BEGIN INFORMATION SUPPLIED
<file path="config.mk">
export PLATFORM = sky130hd
export DESIGN_NAME = msi_l1_cache
export DESIGN_NICKNAME = d
export VERILOG_FILES = /design/src/rtl/msi_l1_pkg.sv /design/src/rtl/msi_l1_datapath.sv /design/src/rtl/msi_l1_control.sv /design/src/rtl/msi_l1_cache.sv
export SDC_FILE = /design/constraint.sdc
export NUM_CORES = 1
export LEC_CHECK = 0
export BUFFER_PORTS_ARGS = -buffer_cell sky130_fd_sc_hd__buf_2
export CAP_MARGIN = 25
export CORE_UTILIZATION = 55
export DETAILED_ROUTE_END_ITERATION = 10
export PLACE_DENSITY = 0.77
export SLEW_MARGIN = 30
export SYNTH_ARGS = -nofsm -noshare
export SYNTH_HDL_FRONTEND = slang
export SYNTH_HIERARCHICAL = 1
export SYNTH_SLANG_ARGS = --single-unit
</file>
<file path="constraint.sdc">
create_clock -name clk -period 6.4 [get_ports clk]
set_clock_uncertainty 0.05 [all_clocks]
set_input_delay 0 -clock clk [delete_from_list [all_inputs] [get_ports clk]]
set_output_delay 0 -clock clk [all_outputs]
set_load 0.05 [all_outputs]
</file>
<file path="src/rtl/msi_l1_pkg.sv">
package msi_l1_pkg;

  typedef enum logic [1:0] {
    LINE_I = 2'd0,
    LINE_S = 2'd1,
    LINE_M = 2'd2
  } lineState_e;

  typedef enum logic [2:0] {
    PH_READY      = 3'd0,
    PH_START_MISS = 3'd1,
    PH_SEND_FILL  = 3'd2,
    PH_WAIT_FILL  = 3'd3,
    PH_RESP       = 3'd4
  } missPhase_e;

  // control -> datapath, at most one action per cycle
  typedef struct packed {
    logic latchMiss;
    logic loadHit;
    logic storeWrite;
    logic dnReply;
    logic evict;
    logic sendFill;
    logic fillWrite;
    logic respLoad;
  } ctrlStrobe_t;

  // datapath -> control
  typedef struct packed {
    logic       procHit;
    lineState_e procState;
    logic       dnAbove;
    lineState_e victimState;
    logic       missIsStore;
    logic       c2pBusy;
    logic       respBusy;
  } dpStatus_t;

endpackage

</file>
<file path="src/rtl/msi_l1_datapath.sv">
module msi_l1_datapath
  import msi_l1_pkg::*;
#(
  parameter int ADDR_W = 16,
  parameter int DATA_W = 32,
  parameter int SLOTS  = 8
) (
  input  logic              clk,
  input  logic              rstN,
  input  ctrlStrobe_t       strobe,
  output dpStatus_t         status,
  input  logic              procReqIsStore,
  input  logic [ADDR_W-1:0] procReqAddr,
  input  logic [DATA_W-1:0] procReqData,
  input  logic              procRespReady,
  output logic              procRespValid,
  output logic [DATA_W-1:0] procRespData,
  input  logic              c2pReady,
  output logic              c2pValid,
  output logic              c2pIsResp,
  output logic [ADDR_W-1:0] c2pAddr,
  output logic [1:0]        c2pState,
  output logic              c2pHasData,
  output logic [DATA_W-1:0] c2pData,
  input  logic [ADDR_W-1:0] p2cAddr,
  input  logic [1:0]        p2cState,
  input  logic [DATA_W-1:0] p2cData
);

  localparam int INDEX_W = $clog2(SLOTS);
  localparam int TAG_W   = ADDR_W - INDEX_W;

  lineState_e        stateArr [SLOTS];
  logic [TAG_W-1:0]  tagArr   [SLOTS];
  logic [DATA_W-1:0] dataArr  [SLOTS];

  logic [ADDR_W-1:0] missAddr;
  logic              missIsStore;
  logic [DATA_W-1:0] missData;

  logic [INDEX_W-1:0] procIdx, dnIdx, missIdx;
  logic [TAG_W-1:0]   procTag, dnTag, missTag;
  lineState_e         dnCur, dnTarget, victimState;

  assign procIdx = procReqAddr[INDEX_W-1:0];
  assign procTag = procReqAddr[ADDR_W-1:INDEX_W];
  assign dnIdx   = p2cAddr[INDEX_W-1:0];
  assign dnTag   = p2cAddr[ADDR_W-1:INDEX_W];
  assign missIdx = missAddr[INDEX_W-1:0];
  assign missTag = missAddr[ADDR_W-1:INDEX_W];

  assign dnTarget    = lineState_e'(p2cState);
  assign dnCur       = (tagArr[dnIdx] == dnTag) ? stateArr[dnIdx] : LINE_I;
  assign victimState = stateArr[missIdx];

  always_comb begin
    status.procHit     = (stateArr[procIdx] != LINE_I) && (tagArr[procIdx] == procTag);
    status.procState   = stateArr[procIdx];
    status.dnAbove     = dnCur > dnTarget;
    status.victimState = victimState;
    status.missIsStore = missIsStore;
    status.c2pBusy     = c2pValid;
    status.respBusy    = procRespValid;
  end

  // permission levels (the only array state that needs reset)
  always_ff @(posedge clk) begin
    if (!rstN) begin
      for (int i = 0; i < SLOTS; i++) stateArr[i] <= LINE_I;
    end else if (strobe.dnReply) begin
      stateArr[dnIdx] <= dnTarget;
    end else if (strobe.evict) begin
      stateArr[missIdx] <= LINE_I;
    end else if (strobe.fillWrite) begin
      stateArr[missIdx] <= lineState_e'(p2cState);
    end
  end

  // tag and data arrays
  always_ff @(posedge clk) begin
    if (strobe.storeWrite) begin
      dataArr[procIdx] <= procReqData;
    end else if (strobe.fillWrite) begin
      dataArr[missIdx] <= missIsStore ? missData : p2cData;
      tagArr[missIdx]  <= missTag;
    end
  end

  // miss register
  always_ff @(posedge clk) begin
    if (!rstN) begin
      missAddr    <= '0;
      missIsStore <= 1'b0;
      missData    <= '0;
    end else if (strobe.latchMiss) begin
      missAddr    <= procReqAddr;
      missIsStore <= procReqIsStore;
      missData    <= procReqData;
    end
  end

  // outgoing parent message holding register
  always_ff @(posedge clk) begin
    if (!rstN) begin
      c2pValid   <= 1'b0;
      c2pIsResp  <= 1'b0;
      c2pAddr    <= '0;
      c2pState   <= 2'd0;
      c2pHasData <= 1'b0;
      c2pData    <= '0;
    end else if (strobe.dnReply) begin
      c2pValid   <= 1'b1;
      c2pIsResp  <= 1'b1;
      c2pAddr    <= p2cAddr;
      c2pState   <= p2cState;
      c2pHasData <= (dnCur == LINE_M);
      c2pData    <= (dnCur == LINE_M) ? dataArr[dnIdx] : '0;
    end else if (strobe.evict) begin
      c2pValid   <= 1'b1;
      c2pIsResp  <= 1'b1;
      c2pAddr    <= {tagArr[missIdx], missIdx};
      c2pState   <= LINE_I;
      c2pHasData <= (victimState == LINE_M);
      c2pData    <= (victimState == LINE_M) ? dataArr[missIdx] : '0;
    end else if (strobe.sendFill) begin
      c2pValid   <= 1'b1;
      c2pIsResp  <= 1'b0;
      c2pAddr    <= missAddr;
      c2pState   <= missIsStore ? LINE_M : LINE_S;
      c2pHasData <= 1'b0;
      c2pData    <= '0;
    end else if (c2pValid && c2pReady) begin
      c2pValid <= 1'b0;
    end
  end

  // processor response holding register
  always_ff @(posedge clk) begin
    if (!rstN) begin
      procRespValid <= 1'b0;
      procRespData  <= '0;
    end else if (strobe.loadHit) begin
      procRespValid <= 1'b1;
      procRespData  <= dataArr[procIdx];
    end else if (strobe.respLoad) begin
      procRespValid <= 1'b1;
      procRespData  <= dataArr[missIdx];
    end else if (procRespValid && procRespReady) begin
      procRespValid <= 1'b0;
    end
  end

  p_c2p_hold_r12: assert property (@(posedge clk) disable iff (!rstN)
    c2pValid && !c2pReady |=> c2pValid && $stable(c2pAddr) && $stable(c2pState)
                              && $stable(c2pIsResp) && $stable(c2pData))
    else $error("outgoing parent message changed before acceptance");

  p_resp_hold_r12: assert property (@(posedge clk) disable iff (!rstN)
    procRespValid && !procRespReady |=> procRespValid && $stable(procRespData))
    else $error("processor response changed before acceptance");

  p_resp_below_m_r8: assert property (@(posedge clk) disable iff (!rstN)
    c2pValid && c2pIsResp |-> c2pState != LINE_M)
    else $error("response to parent claims level M");

  p_fill_req_level_r5: assert property (@(posedge clk) disable iff (!rstN)
    c2pValid && !c2pIsResp |-> (c2pState != LINE_I) && !c2pHasData)
    else $error("fill request with level I or with data");

  p_evict_data_r6: assert property (@(posedge clk) disable iff (!rstN)
    strobe.evict |=> c2pHasData == ($past(victimState) == LINE_M))
    else $error("eviction data flag does not match victim level");

endmodule

</file>
<file path="src/rtl/msi_l1_control.sv">
module msi_l1_control
  import msi_l1_pkg::*;
(
  input  logic        clk,
  input  logic        rstN,
  input  logic        procReqValid,
  input  logic        procReqIsStore,
  output logic        procReqReady,
  input  logic        p2cValid,
  input  logic        p2cIsResp,
  output logic        p2cReady,
  input  dpStatus_t   status,
  output ctrlStrobe_t strobe
);

  missPhase_e phase, phaseNext;
  logic dnPending, dnTake, fillTake, procTake;

  assign dnPending    = p2cValid && !p2cIsResp;
  assign dnTake       = dnPending && (phase != PH_RESP) && !status.c2pBusy;
  assign fillTake     = (phase == PH_WAIT_FILL) && p2cValid && p2cIsResp;
  assign procReqReady = (phase == PH_READY) && !dnPending && !status.respBusy;
  assign procTake     = procReqValid && procReqReady;
  assign p2cReady     = dnTake || fillTake;

  always_comb begin
    strobe         = '0;
    phaseNext      = phase;
    strobe.dnReply = dnTake && status.dnAbove;
    unique case (phase)
      PH_READY: begin
        if (procTake) begin
          if (status.procHit && !procReqIsStore) begin
            strobe.loadHit = 1'b1;
          end else if (status.procHit && status.procState == LINE_M) begin
            strobe.storeWrite = 1'b1;
          end else if (status.procHit) begin
            strobe.latchMiss = 1'b1;
            phaseNext        = PH_SEND_FILL;
          end else begin
            strobe.latchMiss = 1'b1;
            phaseNext        = PH_START_MISS;
          end
        end
      end
      PH_START_MISS: begin
        if (!dnTake && !status.c2pBusy) begin
          strobe.evict = (status.victimState != LINE_I);
          phaseNext    = PH_SEND_FILL;
        end
      end
      PH_SEND_FILL: begin
        if (!dnTake && !status.c2pBusy) begin
          strobe.sendFill = 1'b1;
          phaseNext       = PH_WAIT_FILL;
        end
      end
      PH_WAIT_FILL: begin
        if (fillTake) begin
          strobe.fillWrite = 1'b1;
          phaseNext        = PH_RESP;
        end
      end
      PH_RESP: begin
        if (status.missIsStore) begin
          phaseNext = PH_READY;
        end else if (!status.respBusy) begin
          strobe.respLoad = 1'b1;
          phaseNext       = PH_READY;
        end
      end
      default: phaseNext = PH_READY;
    endcase
  end

  always_ff @(posedge clk) begin
    if (!rstN) phase <= PH_READY;
    else       phase <= phaseNext;
  end

  p_one_action_r10: assert property (@(posedge clk) disable iff (!rstN)
    $onehot0(strobe))
    else $error("more than one datapath action in one cycle");

  p_no_dn_in_resp_r10: assert property (@(posedge clk) disable iff (!rstN)
    (phase == PH_RESP) && p2cValid && !p2cIsResp |-> !p2cReady)
    else $error("downgrade accepted while handing back fill data");

  p_fill_then_resp_r7: assert property (@(posedge clk) disable iff (!rstN)
    fillTake |=> phase == PH_RESP)
    else $error("fill response not followed by the hand-back phase");

  p_single_miss_r11: assert property (@(posedge clk) disable iff (!rstN)
    procTake && strobe.latchMiss |=> !procReqReady)
    else $error("new processor request accepted with a miss outstanding");

endmodule

</file>
<file path="src/rtl/msi_l1_cache.sv">
module msi_l1_cache
  import msi_l1_pkg::*;
#(
  parameter int ADDR_W = 16,
  parameter int DATA_W = 32,
  parameter int SLOTS  = 8
) (
  input  logic              clk,
  input  logic              rstN,
  input  logic              procReqValid,
  output logic              procReqReady,
  input  logic              procReqIsStore,
  input  logic [ADDR_W-1:0] procReqAddr,
  input  logic [DATA_W-1:0] procReqData,
  output logic              procRespValid,
  input  logic              procRespReady,
  output logic [DATA_W-1:0] procRespData,
  output logic              c2pValid,
  input  logic              c2pReady,
  output logic              c2pIsResp,
  output logic [ADDR_W-1:0] c2pAddr,
  output logic [1:0]        c2pState,
  output logic              c2pHasData,
  output logic [DATA_W-1:0] c2pData,
  input  logic              p2cValid,
  output logic              p2cReady,
  input  logic              p2cIsResp,
  input  logic [ADDR_W-1:0] p2cAddr,
  input  logic [1:0]        p2cState,
  input  logic [DATA_W-1:0] p2cData
);

  ctrlStrobe_t strobe;
  dpStatus_t   status;

  msi_l1_control u_control (
    .clk            (clk),
    .rstN           (rstN),
    .procReqValid   (procReqValid),
    .procReqIsStore (procReqIsStore),
    .procReqReady   (procReqReady),
    .p2cValid       (p2cValid),
    .p2cIsResp      (p2cIsResp),
    .p2cReady       (p2cReady),
    .status         (status),
    .strobe         (strobe)
  );

  msi_l1_datapath #(
    .ADDR_W (ADDR_W),
    .DATA_W (DATA_W),
    .SLOTS  (SLOTS)
  ) u_datapath (
    .clk            (clk),
    .rstN           (rstN),
    .strobe         (strobe),
    .status         (status),
    .procReqIsStore (procReqIsStore),
    .procReqAddr    (procReqAddr),
    .procReqData    (procReqData),
    .procRespReady  (procRespReady),
    .procRespValid  (procRespValid),
    .procRespData   (procRespData),
    .c2pReady       (c2pReady),
    .c2pValid       (c2pValid),
    .c2pIsResp      (c2pIsResp),
    .c2pAddr        (c2pAddr),
    .c2pState       (c2pState),
    .c2pHasData     (c2pHasData),
    .c2pData        (c2pData),
    .p2cAddr        (p2cAddr),
    .p2cState       (p2cState),
    .p2cData        (p2cData)
  );

endmodule

</file>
END INFORMATION SUPPLIED
● **WHAT YOU ARE ASKED TO DO**: Quote the records above exactly, from the first line through the line containing "export SYNTH_HIERARCHICAL = 1", and nothing more.

● **OUTPUT**:
<file path="config.mk">
export PLATFORM = sky130hd
export DESIGN_NAME = msi_l1_cache
export DESIGN_NICKNAME = d
export VERILOG_FILES = /design/src/rtl/msi_l1_pkg.sv /design/src/rtl/msi_l1_datapath.sv /design/src/rtl/msi_l1_control.sv /design/src/rtl/msi_l1_cache.sv
export SDC_FILE = /design/constraint.sdc
export NUM_CORES = 1
export LEC_CHECK = 0
export BUFFER_PORTS_ARGS = -buffer_cell sky130_fd_sc_hd__buf_2
export CAP_MARGIN = 25
export CORE_UTILIZATION = 55
export DETAILED_ROUTE_END_ITERATION = 10
export PLACE_DENSITY = 0.77
export SLEW_MARGIN = 30
export SYNTH_ARGS = -nofsm -noshare
export SYNTH_HDL_FRONTEND = slang
export SYNTH_HIERARCHICAL = 1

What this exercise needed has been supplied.